I want to visualize the difference between two dots with a line / line in ggplot2.
Suppose we have some data on income and expenses as a time series. We would like to visualize not only them, but also the balance (= income - expenses). In addition, we would like to indicate whether the balance was positive (= surplus) or negative (= deficit).
I tried several approaches, but none of them gave a satisfactory result.
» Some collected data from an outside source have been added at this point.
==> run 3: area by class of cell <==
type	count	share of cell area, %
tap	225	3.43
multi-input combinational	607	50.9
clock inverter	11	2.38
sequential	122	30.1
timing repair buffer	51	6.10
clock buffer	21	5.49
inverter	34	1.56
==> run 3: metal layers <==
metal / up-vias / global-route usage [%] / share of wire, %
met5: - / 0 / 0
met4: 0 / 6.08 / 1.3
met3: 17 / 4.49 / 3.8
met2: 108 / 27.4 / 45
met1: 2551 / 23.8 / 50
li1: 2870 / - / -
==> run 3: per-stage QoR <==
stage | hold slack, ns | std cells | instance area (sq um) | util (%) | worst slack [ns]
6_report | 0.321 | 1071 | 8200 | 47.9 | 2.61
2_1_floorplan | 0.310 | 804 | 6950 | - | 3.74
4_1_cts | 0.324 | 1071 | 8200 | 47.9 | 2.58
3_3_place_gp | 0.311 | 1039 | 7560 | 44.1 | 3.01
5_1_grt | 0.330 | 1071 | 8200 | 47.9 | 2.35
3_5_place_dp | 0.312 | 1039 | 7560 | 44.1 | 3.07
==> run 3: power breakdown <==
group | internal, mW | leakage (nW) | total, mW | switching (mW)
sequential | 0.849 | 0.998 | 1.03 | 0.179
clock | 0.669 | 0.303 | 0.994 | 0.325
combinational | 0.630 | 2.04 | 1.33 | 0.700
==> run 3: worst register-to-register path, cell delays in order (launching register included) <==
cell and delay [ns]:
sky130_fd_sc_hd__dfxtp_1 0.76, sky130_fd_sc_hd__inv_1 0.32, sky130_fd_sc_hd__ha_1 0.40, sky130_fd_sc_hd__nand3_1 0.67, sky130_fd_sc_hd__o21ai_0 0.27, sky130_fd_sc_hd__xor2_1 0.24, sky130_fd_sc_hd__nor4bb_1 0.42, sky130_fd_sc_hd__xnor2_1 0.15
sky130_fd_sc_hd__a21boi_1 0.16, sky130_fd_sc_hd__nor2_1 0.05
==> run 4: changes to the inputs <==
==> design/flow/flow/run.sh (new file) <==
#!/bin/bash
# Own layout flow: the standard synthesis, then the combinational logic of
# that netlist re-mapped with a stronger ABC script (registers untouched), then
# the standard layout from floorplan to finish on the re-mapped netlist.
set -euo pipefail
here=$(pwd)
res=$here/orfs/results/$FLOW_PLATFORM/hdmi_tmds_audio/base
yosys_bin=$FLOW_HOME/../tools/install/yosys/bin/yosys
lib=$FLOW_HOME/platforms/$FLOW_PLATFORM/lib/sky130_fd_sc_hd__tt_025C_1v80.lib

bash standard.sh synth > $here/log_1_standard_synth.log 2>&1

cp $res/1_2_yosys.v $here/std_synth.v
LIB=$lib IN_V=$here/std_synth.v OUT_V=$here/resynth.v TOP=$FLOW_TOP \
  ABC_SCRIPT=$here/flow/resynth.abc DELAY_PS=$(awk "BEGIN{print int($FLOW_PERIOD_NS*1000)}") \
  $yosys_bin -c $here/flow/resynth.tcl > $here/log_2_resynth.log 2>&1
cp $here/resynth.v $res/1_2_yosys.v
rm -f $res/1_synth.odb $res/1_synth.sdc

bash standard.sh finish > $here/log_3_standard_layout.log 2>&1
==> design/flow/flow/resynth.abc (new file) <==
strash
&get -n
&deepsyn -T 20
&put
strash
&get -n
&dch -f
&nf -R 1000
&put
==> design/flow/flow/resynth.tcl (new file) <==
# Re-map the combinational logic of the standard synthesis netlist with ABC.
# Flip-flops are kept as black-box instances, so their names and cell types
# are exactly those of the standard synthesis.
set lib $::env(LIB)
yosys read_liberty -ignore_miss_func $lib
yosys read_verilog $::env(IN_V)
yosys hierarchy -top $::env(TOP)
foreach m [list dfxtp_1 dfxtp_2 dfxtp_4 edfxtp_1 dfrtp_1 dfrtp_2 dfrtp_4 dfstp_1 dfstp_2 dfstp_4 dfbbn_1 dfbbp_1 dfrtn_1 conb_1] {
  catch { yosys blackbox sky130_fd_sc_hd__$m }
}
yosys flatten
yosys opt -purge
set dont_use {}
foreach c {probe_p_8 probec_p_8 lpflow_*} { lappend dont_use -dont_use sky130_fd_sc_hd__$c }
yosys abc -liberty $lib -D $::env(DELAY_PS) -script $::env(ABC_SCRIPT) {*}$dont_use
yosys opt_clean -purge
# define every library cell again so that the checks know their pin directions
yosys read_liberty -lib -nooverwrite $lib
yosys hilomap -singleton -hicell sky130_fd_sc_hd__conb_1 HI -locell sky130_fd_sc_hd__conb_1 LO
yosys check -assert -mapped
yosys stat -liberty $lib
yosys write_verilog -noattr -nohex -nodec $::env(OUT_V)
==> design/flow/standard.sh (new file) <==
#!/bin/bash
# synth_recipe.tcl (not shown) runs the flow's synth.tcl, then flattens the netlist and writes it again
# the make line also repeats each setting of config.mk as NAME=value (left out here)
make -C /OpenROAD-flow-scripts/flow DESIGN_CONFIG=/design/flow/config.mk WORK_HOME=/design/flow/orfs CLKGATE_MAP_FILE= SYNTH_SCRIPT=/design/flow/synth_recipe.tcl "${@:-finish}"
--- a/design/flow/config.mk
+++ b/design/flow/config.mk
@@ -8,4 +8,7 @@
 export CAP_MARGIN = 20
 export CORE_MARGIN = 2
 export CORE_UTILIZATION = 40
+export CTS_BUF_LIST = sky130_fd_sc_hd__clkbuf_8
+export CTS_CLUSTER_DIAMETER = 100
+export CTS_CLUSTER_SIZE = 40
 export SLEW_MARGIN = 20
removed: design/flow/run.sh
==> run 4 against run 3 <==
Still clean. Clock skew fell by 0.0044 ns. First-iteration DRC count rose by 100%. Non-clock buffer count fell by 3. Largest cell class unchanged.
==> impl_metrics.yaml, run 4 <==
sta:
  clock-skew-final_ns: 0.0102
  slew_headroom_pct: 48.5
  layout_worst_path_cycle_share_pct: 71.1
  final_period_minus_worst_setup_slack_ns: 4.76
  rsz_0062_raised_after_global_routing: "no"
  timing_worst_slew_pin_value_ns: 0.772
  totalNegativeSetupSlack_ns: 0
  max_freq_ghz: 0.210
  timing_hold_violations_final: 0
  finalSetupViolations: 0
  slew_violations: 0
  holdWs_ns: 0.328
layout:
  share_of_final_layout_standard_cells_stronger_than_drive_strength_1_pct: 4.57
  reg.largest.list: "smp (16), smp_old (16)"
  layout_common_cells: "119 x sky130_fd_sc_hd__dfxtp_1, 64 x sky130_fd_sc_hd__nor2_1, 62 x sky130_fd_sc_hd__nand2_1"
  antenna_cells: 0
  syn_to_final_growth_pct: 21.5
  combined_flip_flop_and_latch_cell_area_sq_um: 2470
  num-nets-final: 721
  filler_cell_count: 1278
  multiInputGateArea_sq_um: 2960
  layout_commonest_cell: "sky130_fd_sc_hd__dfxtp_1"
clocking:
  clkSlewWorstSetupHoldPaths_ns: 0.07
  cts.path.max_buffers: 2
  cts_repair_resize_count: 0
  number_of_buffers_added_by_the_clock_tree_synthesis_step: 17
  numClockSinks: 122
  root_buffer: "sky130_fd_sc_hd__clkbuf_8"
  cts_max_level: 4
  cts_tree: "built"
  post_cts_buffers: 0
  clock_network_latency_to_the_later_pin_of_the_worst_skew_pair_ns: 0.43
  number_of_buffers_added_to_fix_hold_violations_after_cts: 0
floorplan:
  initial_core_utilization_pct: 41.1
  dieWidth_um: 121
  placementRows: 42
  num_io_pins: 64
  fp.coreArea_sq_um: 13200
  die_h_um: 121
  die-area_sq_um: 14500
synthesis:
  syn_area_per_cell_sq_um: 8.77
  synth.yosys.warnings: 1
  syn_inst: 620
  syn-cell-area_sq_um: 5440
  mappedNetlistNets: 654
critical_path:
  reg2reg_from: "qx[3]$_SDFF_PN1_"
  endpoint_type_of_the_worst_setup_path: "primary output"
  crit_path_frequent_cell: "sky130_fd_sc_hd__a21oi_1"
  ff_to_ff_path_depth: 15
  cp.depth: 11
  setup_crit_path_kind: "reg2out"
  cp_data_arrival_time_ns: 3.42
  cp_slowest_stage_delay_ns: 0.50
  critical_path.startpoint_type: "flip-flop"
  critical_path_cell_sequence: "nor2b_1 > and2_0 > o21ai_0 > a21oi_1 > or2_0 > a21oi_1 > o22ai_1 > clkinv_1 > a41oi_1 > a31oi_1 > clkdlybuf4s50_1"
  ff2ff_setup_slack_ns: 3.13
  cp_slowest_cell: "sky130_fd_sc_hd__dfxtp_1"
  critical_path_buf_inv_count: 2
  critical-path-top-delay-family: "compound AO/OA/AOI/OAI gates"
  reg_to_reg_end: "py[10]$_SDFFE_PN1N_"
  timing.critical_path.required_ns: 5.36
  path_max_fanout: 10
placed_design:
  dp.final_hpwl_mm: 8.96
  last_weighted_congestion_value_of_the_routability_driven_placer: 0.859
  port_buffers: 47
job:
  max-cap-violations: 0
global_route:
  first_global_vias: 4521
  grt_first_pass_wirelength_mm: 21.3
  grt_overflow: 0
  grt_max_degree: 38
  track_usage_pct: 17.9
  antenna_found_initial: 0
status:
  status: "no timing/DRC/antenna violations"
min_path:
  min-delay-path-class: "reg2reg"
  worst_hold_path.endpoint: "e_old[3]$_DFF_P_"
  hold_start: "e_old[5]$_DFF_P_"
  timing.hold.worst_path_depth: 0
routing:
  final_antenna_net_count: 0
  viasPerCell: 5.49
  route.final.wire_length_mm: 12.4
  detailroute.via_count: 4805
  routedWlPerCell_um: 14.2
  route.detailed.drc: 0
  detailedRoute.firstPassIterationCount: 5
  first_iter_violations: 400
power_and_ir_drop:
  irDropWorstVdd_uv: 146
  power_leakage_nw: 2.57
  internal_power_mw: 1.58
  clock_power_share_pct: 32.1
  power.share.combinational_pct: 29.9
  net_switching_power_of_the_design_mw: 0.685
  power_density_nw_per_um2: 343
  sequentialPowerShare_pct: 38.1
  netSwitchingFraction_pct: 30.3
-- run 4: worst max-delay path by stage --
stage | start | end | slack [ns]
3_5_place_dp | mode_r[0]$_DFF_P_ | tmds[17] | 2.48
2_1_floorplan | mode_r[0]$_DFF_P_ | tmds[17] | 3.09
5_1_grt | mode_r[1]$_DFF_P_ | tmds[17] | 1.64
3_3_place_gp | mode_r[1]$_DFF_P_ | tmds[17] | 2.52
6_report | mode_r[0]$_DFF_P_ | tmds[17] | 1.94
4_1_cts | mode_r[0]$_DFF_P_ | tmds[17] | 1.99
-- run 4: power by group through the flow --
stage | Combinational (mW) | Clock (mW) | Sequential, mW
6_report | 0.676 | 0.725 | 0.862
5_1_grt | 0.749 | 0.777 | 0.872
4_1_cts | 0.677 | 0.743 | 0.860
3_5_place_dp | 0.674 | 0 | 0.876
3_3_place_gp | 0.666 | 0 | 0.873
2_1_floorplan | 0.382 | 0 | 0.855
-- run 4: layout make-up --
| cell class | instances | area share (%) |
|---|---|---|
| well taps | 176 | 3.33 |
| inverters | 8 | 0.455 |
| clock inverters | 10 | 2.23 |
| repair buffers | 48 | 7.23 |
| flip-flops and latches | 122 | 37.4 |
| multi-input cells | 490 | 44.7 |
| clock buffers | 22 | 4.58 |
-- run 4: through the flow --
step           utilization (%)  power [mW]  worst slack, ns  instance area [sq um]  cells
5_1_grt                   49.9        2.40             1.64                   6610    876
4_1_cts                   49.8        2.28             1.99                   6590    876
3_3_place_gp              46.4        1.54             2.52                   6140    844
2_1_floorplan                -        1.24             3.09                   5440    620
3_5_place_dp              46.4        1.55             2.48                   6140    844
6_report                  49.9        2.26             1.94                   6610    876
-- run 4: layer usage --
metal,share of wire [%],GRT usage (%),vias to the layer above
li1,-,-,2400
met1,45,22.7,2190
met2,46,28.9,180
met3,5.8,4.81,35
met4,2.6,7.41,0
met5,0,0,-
From an optimization exercise on the open Yosys and OpenROAD flow, aimed at small area and a short achievable clock period; shortcuts taken in it are not production practice. RTL that was checked went through simulation tests only; none was proved equivalent to the original. Function not checked in runs 1 and 4: the RTL went through the layout flow alone. The clock port is modelled as an ideal driver; clocking choices that lean on that would not hold on a real chip. Power is estimated from default activity; no workload was simulated.

File: flow/design.v
module PE_count (
    activation_in,
    weight_in,
    partial_out
);
input      [9-1:0]     activation_in;
input      [9-1:0]     weight_in;
output     [4-1:0]     partial_out;
PE_popcount PE_popcount (.m(activation_in ~^ weight_in), .partial(partial_out));
endmodule
module PE_popcount (
    m,
    partial
);
input      [9-1:0]     m;
output     [4-1:0]     partial;
function [1:0] fa;   
    input x, y, z;
    fa = {(x & y) | (x & z) | (y & z), x ^ y ^ z};
endfunction
wire       [1:0]       f1 = fa(m[0], m[1], m[2]);
wire       [1:0]       f2 = fa(m[3], m[4], m[5]);
wire       [1:0]       f3 = fa(m[6], m[7], m[8]);
wire       [1:0]       f4 = fa(f1[0], f2[0], f3[0]);     
wire       [1:0]       f5 = fa(f1[1], f2[1], f3[1]);     
assign partial = {f5[1], f5[0], f4[1], f4[0]};
endmodule
module PE (
    partial_in,
    psum_in,
    psum_out,
    e_out
);
parameter WIDTH = 14;
input      [4-1:0]     partial_in;
input      [WIDTH-1:0] psum_in;
output     [WIDTH-1:0] psum_out;
output reg [4-1:0]     e_out;
always @(*) begin
    case (partial_in)
        4'b0000: e_out = 4'd11;   
        4'b0001: e_out = 4'd12;
        4'b0010: e_out = 4'd13;
        4'b0011: e_out = 4'd14;
        4'b0100: e_out = 4'd13;
        4'b0101: e_out = 4'd14;
        4'b0110: e_out = 4'd15;
        4'b0111: e_out = 4'd0;
        4'b1000: e_out = 4'd15;
        4'b1001: e_out = 4'd0;
        4'b1010: e_out = 4'd1;
        4'b1011: e_out = 4'd2;
        4'b1100: e_out = 4'd1;
        4'b1101: e_out = 4'd2;
        4'b1110: e_out = 4'd3;
        default: e_out = 4'd4;
    endcase
end
wire       [WIDTH-2:0] u = psum_in[WIDTH-1:1];
wire                   b = psum_in[0];
wire       [4:0]       c;
wire       [3:0]       lo;
assign c[0] = b;
genvar i;
generate
    for (i = 0; i < 4; i = i + 1) begin : LO
        assign lo[i]  = u[i] ^ e_out[i] ^ c[i];
        assign c[i+1] = (u[i] & e_out[i]) | (u[i] & c[i]) | (e_out[i] & c[i]);
    end
endgenerate
wire                   up = c[4] & ~e_out[3];
wire                   dn = ~c[4] & e_out[3];
wire       [WIDTH-6:0] hi = u[WIDTH-2:4];
wire       [WIDTH-5:0] all1, all0;
wire       [WIDTH-6:0] hi_out;
assign all1[0] = 1'b1;
assign all0[0] = 1'b1;
generate
    for (i = 0; i < WIDTH-5; i = i + 1) begin : HI
        assign all1[i+1]  = all1[i] & hi[i];
        assign all0[i+1]  = all0[i] & ~hi[i];
        assign hi_out[i]  = hi[i] ^ ((up & all1[i]) | (dn & all0[i]));
    end
endgenerate
assign psum_out = {hi_out, lo, ~b};
endmodule
Background: an optimization exercise with open tools, aiming at small area. Do not read the settings as production practice.
The clock port is modelled as an ideal driver, which makes a skipped or thinned clock tree look cheaper than it is; a real chip needs a root buffer or a tree.
Power figures rest on the tool's default switching activity, not on a simulated workload.

==> module bcd_digit, before the edit <==
module bcd_digit(
    input clk, reset,
    input e,                 
    output reg [3:0] d,
    output nine
);
    assign nine = d[3] & d[0];    
    wire t1 = d[0] & ~d[3];           
    wire t2 = d[0] & d[1];            
    wire t3 = nine | (t2 & d[2]);     
    always @(posedge clk or posedge reset)
        if (reset) d <= 4'd9;
        else d <= d ^ ({t3, t2, t1, 1'b1} & {4{e}});
endmodule
==> module bcd, before the edit <==
module bcd(
    input wire clk,
    input wire reset,
    input wire button,
    output wire [15:0] d,
    output wire down
);
    reg [3:0] t;
    assign down = t[3] & (t[2] | t[1]);
    wire tick_1;
    counter tick_gen(.clk(clk), .rst(reset), .freeze(tick_1 & ~down & button),
                     .tick_1(tick_1));
    wire n0, n1, n2;
    wire all9 = n0 & n1 & n2 & t[3] & t[0];
    wire inc = tick_1 & (down | (~button & ~all9));
    wire e1 = inc & n0;
    wire e2 = e1 & n1;
    wire e3 = e2 & n2;
    bcd_digit u0(.clk(clk), .reset(reset), .e(inc), .d(d[3:0]),  .nine(n0));
    bcd_digit u1(.clk(clk), .reset(reset), .e(e1),  .d(d[7:4]),  .nine(n1));
    bcd_digit u2(.clk(clk), .reset(reset), .e(e2),  .d(d[11:8]), .nine(n2));
    assign d[15:12] = t;
    wire t1 = t[0] & ~(t[3] & t[2]);
    wire t2 = t[0] & (t[1] | t[3]);
    wire t3 = t2 & t[2];
    always @(posedge clk or posedge reset)
        if (reset) t <= 4'b1010;
        else t <= t ^ ({t3, t2, t1, 1'b1} & {4{e3}});
endmodule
Here we give a reproducible example.
library(dplyr)
library(ggplot2)
library(tidyr)
df <- data.frame(year = rep(2000:2009, times=3),
var = rep(c("income","spending","balance"), each=10),
value = c(0:9, 9:0, rep(c("deficit","surplus"), each=5)))
df
1.Approach with LONG data
It is not surprising that it does not work with LONG data, because the arguments geom_linerange yminand ymaxcannot be specified correctly. ymin=value, ymax=value- this is certainly the wrong way (expected behavior). ymin=income, ymax=spendingalso clearly erroneous (expected behavior).
df %>%
ggplot() +
geom_point(aes(x=year, y=value, colour=var)) +
geom_linerange(aes(x=year, ymin=value, ymax=value, colour=net))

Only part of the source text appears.